En un contexto donde las propiedades de alta gama resultan difíciles de alcanzar, el modelo de copropiedad o viviendas compartidas se consolida como una opción para acceder al segmento premium con una inversión mucho menor. Permite adquirir una fracción legal del inmueble, usarlo durante semanas determinadas del año y compartir gastos entre varios titulares.
Este esquema, presente en destinos turísticos y zonas de alto valor como Cariló, Bariloche, Recoleta o Palermo, reduce el desembolso inicial —con ingresos desde unos u$s50.000— sin resignar calidad, ubicación ni servicios.
El presidente de CAMESI, Mariano García Malbrán, destaca que el modelo permite “invertir menos, usar mejor el activo y conservar valor en dólares”, sumando administración profesional, mantenimiento asegurado y reglas claras de uso.

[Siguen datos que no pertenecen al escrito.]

==> src/hdl/hrsp_pkg.sv <==
// hrsp_pkg: phase codes, class/event/error codes and match helpers
// for the http request stream parser; depends on nothing
package hrsp_pkg;

  localparam logic [3:0] PH_VERB_SEEK  = 4'd0;
  localparam logic [3:0] PH_VERB       = 4'd1;
  localparam logic [3:0] PH_ROUTE_SEEK = 4'd2;
  localparam logic [3:0] PH_ROUTE      = 4'd3;
  localparam logic [3:0] PH_MARKER     = 4'd4;
  localparam logic [3:0] PH_VERSION    = 4'd5;
  localparam logic [3:0] PH_LINE_END   = 4'd6;
  localparam logic [3:0] PH_HDR_START  = 4'd7;
  localparam logic [3:0] PH_HDR_NAME   = 4'd8;
  localparam logic [3:0] PH_HDR_VALUE  = 4'd9;
  localparam logic [3:0] PH_BODY_LEN   = 4'd10;
  localparam logic [3:0] PH_CH_SKIP    = 4'd11;
  localparam logic [3:0] PH_CH_SIZE    = 4'd12;
  localparam logic [3:0] PH_CH_LF      = 4'd13;
  localparam logic [3:0] PH_CH_DATA    = 4'd14;
  localparam logic [3:0] PH_CH_TRAIL   = 4'd15;

  localparam logic [2:0] CL_SKIP    = 3'd0;
  localparam logic [2:0] CL_VERB    = 3'd1;
  localparam logic [2:0] CL_ROUTE   = 3'd2;
  localparam logic [2:0] CL_VERSION = 3'd3;
  localparam logic [2:0] CL_NAME    = 3'd4;
  localparam logic [2:0] CL_VALUE   = 3'd5;
  localparam logic [2:0] CL_BODY    = 3'd6;

  localparam logic [2:0] EV_NONE      = 3'd0;
  localparam logic [2:0] EV_LINE_DONE = 3'd1;
  localparam logic [2:0] EV_NAME      = 3'd2;
  localparam logic [2:0] EV_HDR_DONE  = 3'd3;
  localparam logic [2:0] EV_HDRS_END  = 3'd4;
  localparam logic [2:0] EV_SIZE      = 3'd5;
  localparam logic [2:0] EV_CHUNK     = 3'd6;

  localparam logic [1:0] ER_NONE    = 2'd0;
  localparam logic [1:0] ER_BAD_HEX = 2'd1;
  localparam logic [1:0] ER_OVERFLOW = 2'd2;
  localparam logic [1:0] ER_BAD_DEC = 2'd3;

  localparam logic [4:0] FL_DELIM   = 5'd1;
  localparam logic [4:0] FL_STARTED = 5'd2;
  localparam logic [4:0] FL_ENDED   = 5'd4;
  localparam logic [4:0] FL_ACC     = 5'd8;
  localparam logic [4:0] FL_STOPPED = 5'd16;

  localparam logic [1:0] LM_CHUNKED = 2'd0;
  localparam logic [1:0] LM_LENGTH  = 2'd1;

  // header name code that frames the body by length
  localparam logic [2:0] FD_CONTENT_LENGTH = 3'd2;

  typedef logic [7:0] char_t;

  function automatic logic is_ws(input char_t c);
    return (c == 8'h20) || (c >= 8'h09 && c <= 8'h0d);
  endfunction

  // returns {valid, value}
  function automatic logic [4:0] hex_val(input char_t c);
    logic [4:0] r;
    r = 5'd0;
    if (c >= "0" && c <= "9") r = {1'b1, c[3:0]};
    else if ((c >= "a" && c <= "f") || (c >= "A" && c <= "F")) r = {1'b1, c[3:0] + 4'd9};
    return r;
  endfunction

  function automatic char_t verb_char(input int i, input logic [4:0] p);
    char_t r;
    r = 8'h00;
    case (i)
      0: case (p) 0: r = "G"; 1: r = "E"; 2: r = "T"; default: r = 8'h00; endcase
      1: case (p) 0: r = "P"; 1: r = "O"; 2: r = "S"; 3: r = "T"; default: r = 8'h00; endcase
      2: case (p) 0: r = "P"; 1: r = "A"; 2: r = "T"; 3: r = "C"; 4: r = "H";
        default: r = 8'h00; endcase
      3: case (p) 0: r = "P"; 1: r = "U"; 2: r = "T"; default: r = 8'h00; endcase
      4: case (p) 0: r = "T"; 1: r = "R"; 2: r = "A"; 3: r = "C"; 4: r = "E";
        default: r = 8'h00; endcase
      5: case (p) 0: r = "D"; 1: r = "E"; 2: r = "L"; 3: r = "E"; 4: r = "T"; 5: r = "E";
        default: r = 8'h00; endcase
      6: case (p) 0: r = "C"; 1: r = "O"; 2: r = "N"; 3: r = "N"; 4: r = "E"; 5: r = "C";
        6: r = "T"; default: r = 8'h00; endcase
      default: r = 8'h00;
    endcase
    return r;
  endfunction

  function automatic logic [4:0] verb_len(input int i);
    logic [4:0] r;
    case (i)
      0: r = 5'd3; 1: r = 5'd4; 2: r = 5'd5; 3: r = 5'd3;
      4: r = 5'd5; 5: r = 5'd6; 6: r = 5'd7; default: r = 5'd0;
    endcase
    return r;
  endfunction

  function automatic char_t ver_char(input int i, input logic [4:0] p);
    char_t r;
    r = 8'h00;
    case (i)
      0: case (p) 0: r = "0"; 1: r = "."; 2: r = "9"; default: r = 8'h00; endcase
      1: case (p) 0: r = "1"; 1: r = "."; 2: r = "0"; default: r = 8'h00; endcase
      2: case (p) 0: r = "1"; 1: r = "."; 2: r = "1"; default: r = 8'h00; endcase
      3: r = (p == 5'd0) ? "2" : 8'h00;
      4: r = (p == 5'd0) ? "3" : 8'h00;
      default: r = 8'h00;
    endcase
    return r;
  endfunction

  function automatic logic [4:0] ver_len(input int i);
    return (i < 3) ? 5'd3 : 5'd1;
  endfunction

  function automatic char_t name_char(input int i, input logic [4:0] p);
    logic [8*17-1:0] s;
    logic [4:0] n;
    char_t r;
    case (i)
      0: begin s = {"CONTENT-TYPE", 40'h0}; n = 5'd12; end
      1: begin s = {"CONTENT-LENGTH", 24'h0}; n = 5'd14; end
      2: begin s = {"ACCEPT", 88'h0}; n = 5'd6; end
      3: begin s = {"HOST", 104'h0}; n = 5'd4; end
      4: begin s = "TRANSFER-ENCODING"; n = 5'd17; end
      default: begin s = {"CONNECTION", 56'h0}; n = 5'd10; end
    endcase
    r = 8'h00;
    if (p < n) r = s[8*(16-p) +: 8];
    return r;
  endfunction

  function automatic logic [4:0] name_len(input int i);
    logic [4:0] r;
    case (i)
      0: r = 5'd12; 1: r = 5'd14; 2: r = 5'd6; 3: r = 5'd4;
      4: r = 5'd17; 5: r = 5'd10; default: r = 5'd0;
    endcase
    return r;
  endfunction

endpackage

Desde el punto de vista jurídico, funciona mediante fideicomisos o sociedades, con reglamentos formalizados por escritura pública y respaldo del Código Civil y Comercial bajo la figura de tiempo compartido, lo que aporta seguridad y previsibilidad.
No reemplaza la compra tradicional, pero sí suma una alternativa eficiente, alineada a nuevas formas de consumo inmobiliario. Su desarrollo dependerá de marcos legales sólidos, administración profesional y mecanismos de salida bien definidos. Bajo esas condiciones, la copropiedad se perfila como una herramienta que amplía el acceso al segmento premium y redefine parte del mercado inmobiliario argentino.